Students want formulae: this English construction will translate to this French one; this expression means that. But the overlap is at best partial and temporary, a meeting place of two swatches of fabric. So I tell my students, from their earliest interactions with the language, to think in French as much as possible, to avoid the desire to make every phrase correspond word-for-word with English. This is another deep well of frustration: I’ve rendered their worlds simplistic and devoid of nuance. They’re now trapped within the confines of their linguistic prowess, when they have the desire and intelligence to say so much more! (No wonder small children so often throw tantrums.)
Believe it or not, my method doesn’t stem from some urge to torture those in my charge, even if I do regularly make that joke when encouraging “my next victim” to speak. Certainly, it’s a result of my background as a French person whose schooling was probably more structurally rigorous, as an avowed and passionate Latinist, as a good classical singer and a mediocre ballet dancer. All worlds that favor technique, precision and proper rudiments. It also reflects my particular personality and approach to learning: in orderly data sets conceptualized into larger theoretical applications - a way of thinking that doesn’t match everyone’s, and doesn’t need to.
It is, however, my hope that the frustration I sometimes unleash onto my students is a fundamentally useful one. More than feeding them practical phrases, I want to give them the tools with which to approach learning language in general and French in particular, with or without me. Above all, perhaps to express themselves from a different vantage and find their personalities in a different idiom, perhaps stripping away the accepted clichés of their current means.
It’s telling that most of my students, although typically around my age or older, imbue me with an authority I don’t quite deserve. They wonder if they should come to class when they haven’t done their homework. They ooze guilt when they haven’t prioritized French learning during a particularly busy week. I constantly find myself assuring them that, although I encourage or even entreat them to practice regularly, I have no desire to admonish or shame them for not finding the time.

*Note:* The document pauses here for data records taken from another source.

==> src/hdl/eth_ctrl_pkg.sv <==
// Constants and types for the Ethernet MAC control block.
// Assumes a single 10 MHz clock and synchronous active-low reset.
//
// Notes on behaviour
// - Three writable control groups: transmit, receive, timestamp.
// - Transmit group holds full duplex, auto FCS and short-frame pad.
// - Receive group holds bad-FCS reject, multicast accept, promiscuous.
// - Timestamp enable routes tx/rx event status to timer capture.
// - Bad-FCS frames not counted or marked last when rejection is on; their bytes still reach the FIFO.
// - Promiscuous mode accepts every frame.
// - Multicast frames accepted only when enabled or promiscuous.
// - Programmable station address filters frames and reads back.
// - Configuration bits read back as programmed.
// - Disable stops tx and rx and flushes receive FIFO.
// - PHY auto-negotiates from reset; software may override.
// - PHY register read and write access by register number.
// - Status shows tx space available and rx frame waiting.
// - Interrupt sources individually enabled, readable and clearable.
// - Operates at 10 and 100 Mbit/s twisted pair.
// - Enable turns on tx and rx and empties receive FIFO.
// - Only enabled sources drive the interrupt output.
// - Address filter applies only when not promiscuous.
`default_nettype none
package eth_ctrl_pkg;
    // -----------------------------------------------------------------
    // Configuration bit positions
    // -----------------------------------------------------------------
    localparam int CFG_W       = 7;
    localparam int CFG_TSEN    = 0;
    localparam int CFG_BADFCS  = 1;
    localparam int CFG_PROMISC = 2;
    localparam int CFG_MCAST   = 3;
    localparam int CFG_DUPLEX  = 4;
    localparam int CFG_AUTOFCS = 5;
    localparam int CFG_PAD     = 6;
    localparam logic [6:0] CFG_RESET = 7'h00;
    // -----------------------------------------------------------------
    // Interrupt source positions
    // -----------------------------------------------------------------
    localparam int IRQ_W    = 7;
    localparam int IRQ_PHY  = 0;
    localparam int IRQ_MDIO = 1;
    localparam int IRQ_RXER = 2;
    localparam int IRQ_RXOF = 3;
    localparam int IRQ_TX   = 4;
    localparam int IRQ_TXER = 5;
    localparam int IRQ_RX   = 6;
    // -----------------------------------------------------------------
    // Widths, counts and PHY access timing
    // -----------------------------------------------------------------
    localparam int ADDR_W       = 48;
    localparam int DATA_W       = 8;
    localparam int PHY_REG_W    = 5;
    localparam int PHY_DATA_W   = 16;
    localparam int PHY_ACC_NS   = 6400;
    localparam int CLK_NS       = 100;
    localparam int PHY_ACC_CYC  = (PHY_ACC_NS + CLK_NS - 1) / CLK_NS;
    localparam int PKT_W        = 4;
    localparam logic [3:0] PKT_MAX = 4'hF;
    localparam logic [47:0] ADDR_RESET = 48'h0;
    localparam logic [6:0]  PHY_ACC_CNT = 7'(PHY_ACC_CYC);

    typedef enum logic [1:0] {PHY_IDLE, PHY_BUSY} phy_state_t;
    typedef enum logic [1:0] {RX_HDR, RX_BODY, RX_DROP} rx_state_t;
endpackage
`default_nettype wire

==> src/hdl/eth_skid_buf.sv <==
// Two-entry buffer with valid/ready on both sides.
// Assumes one clock; flush empties it in one cycle.
`timescale 1ns/1ps
`default_nettype none
module eth_skid_buf (
    input  wire logic       clk,
    input  wire logic       rst_n,
    input  wire logic       flush,
    input  wire logic [8:0] in_data,
    input  wire logic       in_valid,
    output logic            in_ready,
    output logic [8:0]      out_data,
    output logic            out_valid,
    input  wire logic       out_ready
);
    logic [8:0] mem_r [2];
    logic       wr_ptr_r;
    logic       rd_ptr_r;
    logic [1:0] cnt_r;
    wire push = in_valid && in_ready;
    wire pop  = out_valid && out_ready;

    // -----------------------------------------------------------------
    // Status from occupancy count
    // -----------------------------------------------------------------
    assign in_ready  = (cnt_r != 2'h2);
    assign out_valid = (cnt_r != 2'h0);
    assign out_data  = mem_r[rd_ptr_r];

    // Storage and pointers
    always_ff @(posedge clk) begin
        if (!rst_n || flush) begin
            wr_ptr_r <= 1'b0;
            rd_ptr_r <= 1'b0;
            cnt_r    <= 2'h0;
        end else begin
            if (push) wr_ptr_r <= ~wr_ptr_r;
            if (pop)  rd_ptr_r <= ~rd_ptr_r;
            cnt_r <= cnt_r + {1'b0, push} - {1'b0, pop};
        end
    end

    always_ff @(posedge clk) begin
        if (push) mem_r[wr_ptr_r] <= in_data;
    end
endmodule // eth_skid_buf
`default_nettype wire

==> src/hdl/eth_mac_ctrl.sv <==
// Control and configuration logic of an Ethernet MAC with on-chip PHY.
// Assumes the frame path delivers bytes with start/end/fcs-error marks.
`timescale 1ns/1ps
`default_nettype none
module eth_mac_ctrl (
    input  wire logic        clk,
    input  wire logic        rst_n,
    // Configuration write and readback
    input  wire logic        cfg_wr,
    input  wire logic [6:0]  cfg_wdata,
    output logic [6:0]       cfg_rdata,
    input  wire logic        mac_enable,
    input  wire logic        addr_wr,
    input  wire logic [47:0] addr_wdata,
    output logic [47:0]      addr_rdata,
    output logic             tx_on,
    output logic             rx_on,
    output logic             full_duplex_enable,
    output logic             auto_fcs_enable,
    output logic             short_frame_pad_enable,
    output logic             speed_100,
    // Interrupt control
    input  wire logic [6:0]  irq_mask_wdata,
    input  wire logic        irq_mask_wr,
    input  wire logic [6:0]  irq_clear,
    input  wire logic [6:0]  irq_event,
    output logic [6:0]       irq_raw,
    output logic [6:0]       irq_masked,
    output logic             irq,
    output logic [1:0]       timer_capture_input,
    // PHY register access
    input  wire logic        phy_req,
    input  wire logic        phy_write,
    input  wire logic [4:0]  phy_reg,
    input  wire logic [15:0] phy_wdata,
    output logic [15:0]      phy_rdata,
    output logic             phy_busy,
    output logic             phy_mgmt_req,
    output logic             phy_mgmt_we,
    output logic [4:0]       phy_mgmt_reg,
    output logic [15:0]      phy_mgmt_wdata,
    input  wire logic [15:0] phy_mgmt_rdata,
    input  wire logic        phy_link_100,
    // Receive byte stream from the line side
    input  wire logic [7:0]  rx_byte,
    input  wire logic        rx_valid,
    input  wire logic        rx_sof,
    input  wire logic        rx_eof,
    input  wire logic        rx_fcs_bad,
    // Accepted bytes towards the receive FIFO
    output logic [7:0]       rxf_data,
    output logic             rxf_last,
    output logic             rxf_valid,
    input  wire logic        rxf_ready,
    output logic             rx_frame_avail,
    input  wire logic        rx_frame_taken,
    // Transmit FIFO status
    input  wire logic        tx_fifo_free,
    output logic             tx_space_avail
);
    // -----------------------------------------------------------------
    // Registers
    // -----------------------------------------------------------------
    logic [6:0]  cfg_r;
    logic [47:0] addr_r;
    logic        en_r;
    logic        flush_r;
    logic [6:0]  irq_raw_r;
    logic [6:0]  irq_en_r;
    logic        irq_r;
    logic [1:0]  tcap_r;
    logic        l100_s1_r;
    logic        l100_s2_r;
    logic        txf_s1_r;
    logic        txf_s2_r;
    logic        txsp_r;
    logic        spd_r;
    eth_ctrl_pkg::phy_state_t phy_st_r;
    logic [6:0]  phy_cnt_r;
    logic        phy_we_r;
    logic [4:0]  phy_reg_r;
    logic [15:0] phy_wd_r;
    logic [15:0] phy_rd_r;
    eth_ctrl_pkg::rx_state_t rx_st_r;
    logic [2:0]  rx_idx_r;
    logic        rx_mc_r;
    logic        rx_hit_r;
    logic [3:0]  pkt_cnt_r;
    logic        pkt_r;

    // Address byte picker, used for the filter compare
    function automatic logic [7:0] addr_byte(input logic [47:0] a,
                                             input logic [2:0] i);
        addr_byte = a[8'(47 - 8 * int'(i)) -: 8];
    endfunction

    // -----------------------------------------------------------------
    // Configuration, enable and address
    // -----------------------------------------------------------------
    wire promisc  = cfg_r[eth_ctrl_pkg::CFG_PROMISC];
    wire en_edge  = mac_enable != en_r;
    always_ff @(posedge clk) begin
        if (!rst_n) begin
            cfg_r   <= eth_ctrl_pkg::CFG_RESET;
            addr_r  <= eth_ctrl_pkg::ADDR_RESET;
            en_r    <= 1'b0;
            flush_r <= 1'b1;
        end else begin
            if (cfg_wr) cfg_r <= cfg_wdata;
            if (addr_wr) addr_r <= addr_wdata;
            en_r    <= mac_enable;
            flush_r <= en_edge;
        end
    end
    assign cfg_rdata  = cfg_r;
    assign addr_rdata = addr_r;
    assign tx_on      = en_r;
    assign rx_on      = en_r;
    assign full_duplex_enable     = cfg_r[eth_ctrl_pkg::CFG_DUPLEX];
    assign auto_fcs_enable        = cfg_r[eth_ctrl_pkg::CFG_AUTOFCS];
    assign short_frame_pad_enable = cfg_r[eth_ctrl_pkg::CFG_PAD];

    // -----------------------------------------------------------------
    // Line rate follows the PHY's negotiated link, synchronised
    // -----------------------------------------------------------------
    always_ff @(posedge clk) begin
        if (!rst_n) begin
            l100_s1_r <= 1'b0;
            l100_s2_r <= 1'b0;
            spd_r     <= 1'b0;
            txf_s1_r  <= 1'b0;
            txf_s2_r  <= 1'b0;
            txsp_r    <= 1'b0;
        end else begin
            l100_s1_r <= phy_link_100;
            l100_s2_r <= l100_s1_r;
            spd_r     <= l100_s2_r;
            txf_s1_r  <= tx_fifo_free;
            txf_s2_r  <= txf_s1_r;
            txsp_r    <= txf_s2_r && en_r;
        end
    end
    assign speed_100      = spd_r;
    assign tx_space_avail = txsp_r;

    // -----------------------------------------------------------------
    // Interrupt sources: set wins over clear, masked onto one output
    // -----------------------------------------------------------------
    wire [6:0] irq_nxt = (irq_raw_r & ~irq_clear) | irq_event;
    always_ff @(posedge clk) begin
        if (!rst_n) begin
            irq_raw_r <= 7'h00;
            irq_en_r  <= 7'h00;
            irq_r     <= 1'b0;
            tcap_r    <= 2'h0;
        end else begin
            irq_raw_r <= irq_nxt;
            if (irq_mask_wr) irq_en_r <= irq_mask_wdata;
            irq_r     <= |(irq_nxt & irq_en_r);
            tcap_r    <= cfg_r[eth_ctrl_pkg::CFG_TSEN] ?
                         {irq_nxt[eth_ctrl_pkg::IRQ_RX],
                          irq_nxt[eth_ctrl_pkg::IRQ_TX]} : 2'h0;
        end
    end
    assign irq_raw    = irq_raw_r;
    assign irq_masked = irq_raw_r & irq_en_r;
    assign irq        = irq_r;
    assign timer_capture_input = tcap_r;

    // -----------------------------------------------------------------
    // PHY register access: one request at a time, fixed access time
    // -----------------------------------------------------------------
    wire phy_start = phy_req && (phy_st_r == eth_ctrl_pkg::PHY_IDLE);
    always_ff @(posedge clk) begin
        if (!rst_n) begin
            phy_st_r  <= eth_ctrl_pkg::PHY_IDLE;
            phy_cnt_r <= 7'h00;
            phy_we_r  <= 1'b0;
            phy_reg_r <= 5'h00;
            phy_wd_r  <= 16'h0000;
            phy_rd_r  <= 16'h0000;
        end else begin
            unique case (phy_st_r)
                eth_ctrl_pkg::PHY_IDLE: begin
                    if (phy_start) begin
                        phy_st_r  <= eth_ctrl_pkg::PHY_BUSY;
                        phy_cnt_r <= eth_ctrl_pkg::PHY_ACC_CNT;
                        phy_we_r  <= phy_write;
                        phy_reg_r <= phy_reg;
                        phy_wd_r  <= phy_wdata;
                    end
                end
                eth_ctrl_pkg::PHY_BUSY: begin
                    phy_cnt_r <= phy_cnt_r - 7'h01;
                    if (phy_cnt_r == 7'h01) begin
                        phy_st_r <= eth_ctrl_pkg::PHY_IDLE;
                        if (!phy_we_r) phy_rd_r <= phy_mgmt_rdata;
                    end
                end
                default: phy_st_r <= eth_ctrl_pkg::PHY_IDLE;
            endcase
        end
    end
    assign phy_busy       = (phy_st_r == eth_ctrl_pkg::PHY_BUSY);
    assign phy_mgmt_req   = phy_busy;
    assign phy_mgmt_we    = phy_we_r;
    assign phy_mgmt_reg   = phy_reg_r;
    assign phy_mgmt_wdata = phy_wd_r;
    assign phy_rdata      = phy_rd_r;

    // -----------------------------------------------------------------
    // Receive filter: destination check over first six bytes
    // -----------------------------------------------------------------
    logic       buf_ready;
    wire        rx_in    = rx_valid && en_r;
    wire [2:0]  idx      = rx_sof ? 3'h0 : rx_idx_r;
    // Past the address the index parks at six so the verdict is taken once
    wire        hdr_past = !rx_sof && (rx_idx_r == 3'h6);
    wire        byte_hit = (rx_byte == addr_byte(addr_r,
                                                 hdr_past ? 3'h5 : idx));
    wire        hit_nxt  = (rx_sof ? 1'b1 : rx_hit_r) && byte_hit;
    wire        mc_nxt   = rx_sof ? rx_byte[0] : rx_mc_r;
    wire        accept   = promisc ||
                           (!promisc && hit_nxt) ||
                           (mc_nxt && cfg_r[eth_ctrl_pkg::CFG_MCAST]);
    wire        hdr_done = (idx == 3'h5);
    wire        drop_fcs = rx_eof && rx_fcs_bad &&
                           cfg_r[eth_ctrl_pkg::CFG_BADFCS];
    wire        in_body  = rx_sof || (rx_st_r != eth_ctrl_pkg::RX_DROP);
    wire        fwd      = rx_in && in_body && buf_ready;
    wire        frame_in = fwd && rx_eof && !drop_fcs;

    always_ff @(posedge clk) begin
        if (!rst_n || flush_r) begin
            rx_st_r  <= eth_ctrl_pkg::RX_HDR;
            rx_idx_r <= 3'h0;
            rx_hit_r <= 1'b0;
            rx_mc_r  <= 1'b0;
        end else if (rx_in) begin
            rx_idx_r <= hdr_past ? 3'h6 : idx + 3'h1;
            rx_hit_r <= hdr_past ? rx_hit_r : hit_nxt;
            rx_mc_r  <= mc_nxt;
            if (rx_eof)
                rx_st_r <= eth_ctrl_pkg::RX_HDR;
            else if (hdr_done && !accept)
                rx_st_r <= eth_ctrl_pkg::RX_DROP;
            else if (!buf_ready && in_body)
                rx_st_r <= eth_ctrl_pkg::RX_DROP;
            else if (rx_sof)
                rx_st_r <= eth_ctrl_pkg::RX_BODY;
        end
    end

    // Two-entry buffer on the path towards the receive FIFO
    eth_skid_buf u_buf (
        .clk       (clk),
        .rst_n     (rst_n),
        .flush     (flush_r),
        .in_data   ({rx_eof && !drop_fcs, rx_byte}),
        .in_valid  (fwd),
        .in_ready  (buf_ready),
        .out_data  ({rxf_last, rxf_data}),
        .out_valid (rxf_valid),
        .out_ready (rxf_ready)
    );

    // -----------------------------------------------------------------
    // Count of whole frames waiting in the receive FIFO
    // -----------------------------------------------------------------
    wire take = rx_frame_taken && (pkt_cnt_r != 4'h0);
    wire add  = frame_in && (pkt_cnt_r != eth_ctrl_pkg::PKT_MAX);
    always_ff @(posedge clk) begin
        if (!rst_n || flush_r) begin
            pkt_cnt_r <= 4'h0;
            pkt_r     <= 1'b0;
        end else begin
            pkt_cnt_r <= pkt_cnt_r + {3'h0, add} - {3'h0, take};
            pkt_r     <= (pkt_cnt_r + {3'h0, add} - {3'h0, take}) != 4'h0;
        end
    end
    assign rx_frame_avail = pkt_r;
endmodule // eth_mac_ctrl
`default_nettype wire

These differences are hardly singular to French, but I argue that they’re particularly difficult to remember in a language where so many spellings sound identical. Italian grammar is in many ways identical, but it’s simply easier to remember endings and genders when you can tell them apart by ear (compare the Italian [tu] hai, [lei] ha to the Gallic tu as, elle a, which have exactly the same pronunciation. French grammar and orthography are head-achingly arcane and intertwined, and a source of great frustration for us native speakers, too, through years of childhood mistakes such as j’ai manger and je vais mangé, underlined in red pen with streamlined reproach.